■ YOUR GOAL
In the data below, find every line with the word "then" and copy it out.

____

<file path="src/hdl/dtq_pkg.sv">
// Package for the drop-tail queue departure model: types, sizes and codes.
`timescale 1ns / 1ps
package dtq_pkg;

  // Departure store geometry
  localparam int QUEUE_DEPTH = 64;
  localparam int PTR_W       = (QUEUE_DEPTH > 1) ? $clog2(QUEUE_DEPTH) : 1;
  localparam int CNT_W       = $clog2(QUEUE_DEPTH + 1);
  localparam int LIMIT_W     = 7;
  localparam int CMP_W       = (CNT_W > LIMIT_W) ? CNT_W : LIMIT_W;

  // Field widths
  localparam int TIME_W  = 48;
  localparam int SIZE_W  = 16;
  localparam int BTIME_W = 16;
  localparam int PROD_W  = SIZE_W + BTIME_W;
  localparam int STAT_W  = 32;
  localparam int SUM_W   = 64;

  // Configuration port
  localparam int CFG_IDX_W  = 1;
  localparam int CFG_DATA_W = 16;
  localparam logic [CFG_IDX_W-1:0] CFG_BYTE_TIME    = 1'd0;
  localparam logic [CFG_IDX_W-1:0] CFG_BUFFER_LIMIT = 1'd1;
  localparam logic [BTIME_W-1:0]   BYTE_TIME_RST    = 16'd727;
  localparam logic [LIMIT_W-1:0]   BUFFER_LIMIT_RST = 7'd50;

  typedef struct packed {
    logic [TIME_W-1:0] arrival_time;
    logic [SIZE_W-1:0] packet_size;
  } in_t;

  typedef struct packed {
    logic               dropped;
    logic [TIME_W-1:0]  departure_time;
    logic [TIME_W-1:0]  wait_time;
    logic [LIMIT_W-1:0] occupancy;
    logic [STAT_W-1:0]  packets_seen;
    logic [STAT_W-1:0]  packets_dropped;
    logic [STAT_W-1:0]  packets_delayed;
    logic [SUM_W-1:0]   delay_sum;
  } out_t;

  typedef enum logic [1:0] {
    ST_IDLE,
    ST_PURGE,
    ST_CALC,
    ST_FINISH
  } state_e;

  // Saturating increment of a 32-bit counter
  function automatic logic [STAT_W-1:0] sat_inc(input logic [STAT_W-1:0] v);
    sat_inc = (&v) ? v : v + STAT_W'(1);
  endfunction

endpackage

</file>
<file path="src/hdl/drop_tail_queue_departure_model_top.sv">
// Top level of the drop-tail queue departure model.
// Usage:
//   Pulse start with an arrival on in_i while busy is low; the item transfers
//   at that edge and busy rises. The block first pops every queued departure
//   earlier than the arrival, one pop per cycle through a single read port of
//   the departure memory, then decides drop or push and updates the counters.
//   The result appears on out_o, marked by done_o for one cycle, as busy falls.
//   Sequence: after the accepting edge the purge state pops each departure
//   due, then the calc and finish states run, and done_o is registered from
//   the finish state; each departure is pushed once and popped once.
//   A new item may start in the cycle that done_o is high.
//   Configuration: cfg_we_i writes byte_time (index 0) or buffer_limit
//   (index 1) from cfg_data_i; write only while busy is low.
//   Reset clears the queue, the counters and the sequencer and restores
//   byte_time 727 and buffer_limit 50; memory contents are left as they are,
//   since only written entries are ever read.
//   The receiver cannot stall: each result is valid for exactly one cycle.
`timescale 1ns / 1ps
module drop_tail_queue_departure_model_top (
  input  logic                         clk_i,
  input  logic                         rst_ni,
  input  logic                         start,
  output logic                         busy,
  input  dtq_pkg::in_t                 in_i,
  output logic                         done_o,
  output dtq_pkg::out_t                out_o,
  input  logic                         cfg_we_i,
  input  logic [dtq_pkg::CFG_IDX_W-1:0]  cfg_idx_i,
  input  logic [dtq_pkg::CFG_DATA_W-1:0] cfg_data_i
);
  import dtq_pkg::*;

  // Departure memory
  logic [TIME_W-1:0] mem [QUEUE_DEPTH];
  logic [PTR_W-1:0]  rd_addr;
  logic [TIME_W-1:0] rd_data_q;
  logic              wr_en;
  logic [PTR_W-1:0]  wr_addr;
  logic [TIME_W-1:0] wr_data;

  state_e state_q, state_d;

  logic [BTIME_W-1:0] byte_time_q;
  logic [LIMIT_W-1:0] buffer_limit_q;

  logic [TIME_W-1:0] arr_q, arr_d;
  logic [SIZE_W-1:0] size_q, size_d;
  logic [TIME_W-1:0] last_q, last_d;
  logic [PTR_W-1:0]  head_q, head_d;
  logic [CNT_W-1:0]  fill_q, fill_d;
  logic [PROD_W-1:0] prod_q, prod_d;
  logic [TIME_W-1:0] wait_q, wait_d;
  logic [TIME_W-1:0] begin_q, begin_d;
  logic              drop_q, drop_d;
  logic [STAT_W-1:0] seen_q, seen_d;
  logic [STAT_W-1:0] dropcnt_q, dropcnt_d;
  logic [STAT_W-1:0] delayed_q, delayed_d;
  logic [SUM_W-1:0]  total_q, total_d;
  out_t              out_q, out_d;
  logic              done_q, done_d;

  logic [PTR_W-1:0]   head_next;
  logic [CNT_W:0]     tail_sum;
  logic [CMP_W-1:0]   limit_eff;
  logic               pop_now;
  logic [TIME_W:0]    depart_sum;
  logic [TIME_W-1:0]  depart_sat;
  logic [SUM_W:0]     total_sum;
  logic [SUM_W-1:0]   total_sat;

  // Effective limit: never above the memory depth
  always_comb begin
    if (CMP_W'(buffer_limit_q) > CMP_W'(QUEUE_DEPTH)) begin
      limit_eff = CMP_W'(QUEUE_DEPTH);
    end else begin
      limit_eff = CMP_W'(buffer_limit_q);
    end
  end

  // Ring pointer arithmetic
  assign head_next = (head_q == PTR_W'(QUEUE_DEPTH - 1)) ? '0 : head_q + PTR_W'(1);
  always_comb begin
    tail_sum = (CNT_W + 1)'(head_q) + (CNT_W + 1)'(fill_q);
    if (tail_sum >= (CNT_W + 1)'(QUEUE_DEPTH)) begin
      tail_sum = tail_sum - (CNT_W + 1)'(QUEUE_DEPTH);
    end
    wr_addr = tail_sum[PTR_W-1:0];
  end

  assign pop_now = (fill_q != '0) && (rd_data_q < arr_q);

  // Departure add and delay accumulate, each saturating
  assign depart_sum = {1'b0, begin_q} + (TIME_W + 1)'(prod_q);
  assign depart_sat = depart_sum[TIME_W] ? '1 : depart_sum[TIME_W-1:0];
  assign total_sum  = {1'b0, total_q} + (SUM_W + 1)'(wait_q);
  assign total_sat  = total_sum[SUM_W] ? '1 : total_sum[SUM_W-1:0];

  // Next state
  always_comb begin
    state_d = state_q;
    unique case (state_q)
      ST_IDLE: begin
        if (start) begin
          state_d = ST_PURGE;
        end
      end
      ST_PURGE: begin
        if (!pop_now) begin
          state_d = ST_CALC;
        end
      end
      ST_CALC:   state_d = ST_FINISH;
      ST_FINISH: state_d = ST_IDLE;
      default:   state_d = ST_IDLE;
    endcase
  end

  // Datapath and outputs of the sequencer
  always_comb begin
    arr_d     = arr_q;
    size_d    = size_q;
    last_d    = last_q;
    head_d    = head_q;
    fill_d    = fill_q;
    prod_d    = prod_q;
    wait_d    = wait_q;
    begin_d   = begin_q;
    drop_d    = drop_q;
    seen_d    = seen_q;
    dropcnt_d = dropcnt_q;
    delayed_d = delayed_q;
    total_d   = total_q;
    out_d     = out_q;
    done_d    = 1'b0;
    rd_addr   = head_q;
    wr_en     = 1'b0;
    wr_data   = depart_sat;
    busy      = 1'b1;
    unique case (state_q)
      ST_IDLE: begin
        busy = 1'b0;
        if (start) begin
          arr_d  = in_i.arrival_time;
          size_d = in_i.packet_size;
        end
      end
      ST_PURGE: begin
        // Drop the head while it departs before this arrival
        if (pop_now) begin
          head_d  = head_next;
          fill_d  = fill_q - CNT_W'(1);
          rd_addr = head_next;
        end
      end
      ST_CALC: begin
        drop_d = (CMP_W'(fill_q) >= limit_eff);
        prod_d = PROD_W'(size_q) * PROD_W'(byte_time_q);
        if ((fill_q != '0) && (last_q > arr_q)) begin
          wait_d  = last_q - arr_q;
          begin_d = last_q;
        end else begin
          wait_d  = '0;
          begin_d = arr_q;
        end
      end
      ST_FINISH: begin
        seen_d = sat_inc(seen_q);
        out_d.dropped        = drop_q;
        out_d.departure_time = '0;
        out_d.wait_time      = '0;
        out_d.occupancy      = LIMIT_W'(fill_q);
        if (drop_q) begin
          dropcnt_d = sat_inc(dropcnt_q);
        end else begin
          // Push the departure and account for the delay
          wr_en  = 1'b1;
          last_d = depart_sat;
          fill_d = fill_q + CNT_W'(1);
          out_d.departure_time = depart_sat;
          out_d.wait_time      = wait_q;
          out_d.occupancy      = LIMIT_W'(fill_q + CNT_W'(1));
          if (fill_q != '0) begin
            delayed_d = sat_inc(delayed_q);
            total_d   = total_sat;
          end
        end
        out_d.packets_seen    = seen_d;
        out_d.packets_dropped = dropcnt_d;
        out_d.packets_delayed = delayed_d;
        out_d.delay_sum       = total_d;
        done_d = 1'b1;
      end
      default: begin
        busy = 1'b0;
      end
    endcase
  end

  // Memory write and registered read
  always_ff @(posedge clk_i) begin
    if (wr_en) begin
      mem[wr_addr] <= wr_data;
    end
    rd_data_q <= mem[rd_addr];
  end

  // Control state
  always_ff @(posedge clk_i or negedge rst_ni) begin
    if (!rst_ni) begin
      state_q        <= ST_IDLE;
      head_q         <= '0;
      fill_q         <= '0;
      seen_q         <= '0;
      dropcnt_q      <= '0;
      delayed_q      <= '0;
      total_q        <= '0;
      done_q         <= 1'b0;
      byte_time_q    <= BYTE_TIME_RST;
      buffer_limit_q <= BUFFER_LIMIT_RST;
    end else begin
      state_q   <= state_d;
      head_q    <= head_d;
      fill_q    <= fill_d;
      seen_q    <= seen_d;
      dropcnt_q <= dropcnt_d;
      delayed_q <= delayed_d;
      total_q   <= total_d;
      done_q    <= done_d;
      if (cfg_we_i) begin
        unique case (cfg_idx_i)
          CFG_BYTE_TIME:    byte_time_q    <= BTIME_W'(cfg_data_i);
          CFG_BUFFER_LIMIT: buffer_limit_q <= cfg_data_i[LIMIT_W-1:0];
          default: ;
        endcase
      end
    end
  end

  // Payload registers
  always_ff @(posedge clk_i) begin
    arr_q   <= arr_d;
    size_q  <= size_d;
    last_q  <= last_d;
    prod_q  <= prod_d;
    wait_q  <= wait_d;
    begin_q <= begin_d;
    drop_q  <= drop_d;
    out_q   <= out_d;
  end

  assign done_o = done_q;
  assign out_o  = out_q;

endmodule

</file>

____

■ REPLY
//   the departure memory, then decides drop or push and updates the counters.
//   due, then the calc and finish states run, and done_o is registered from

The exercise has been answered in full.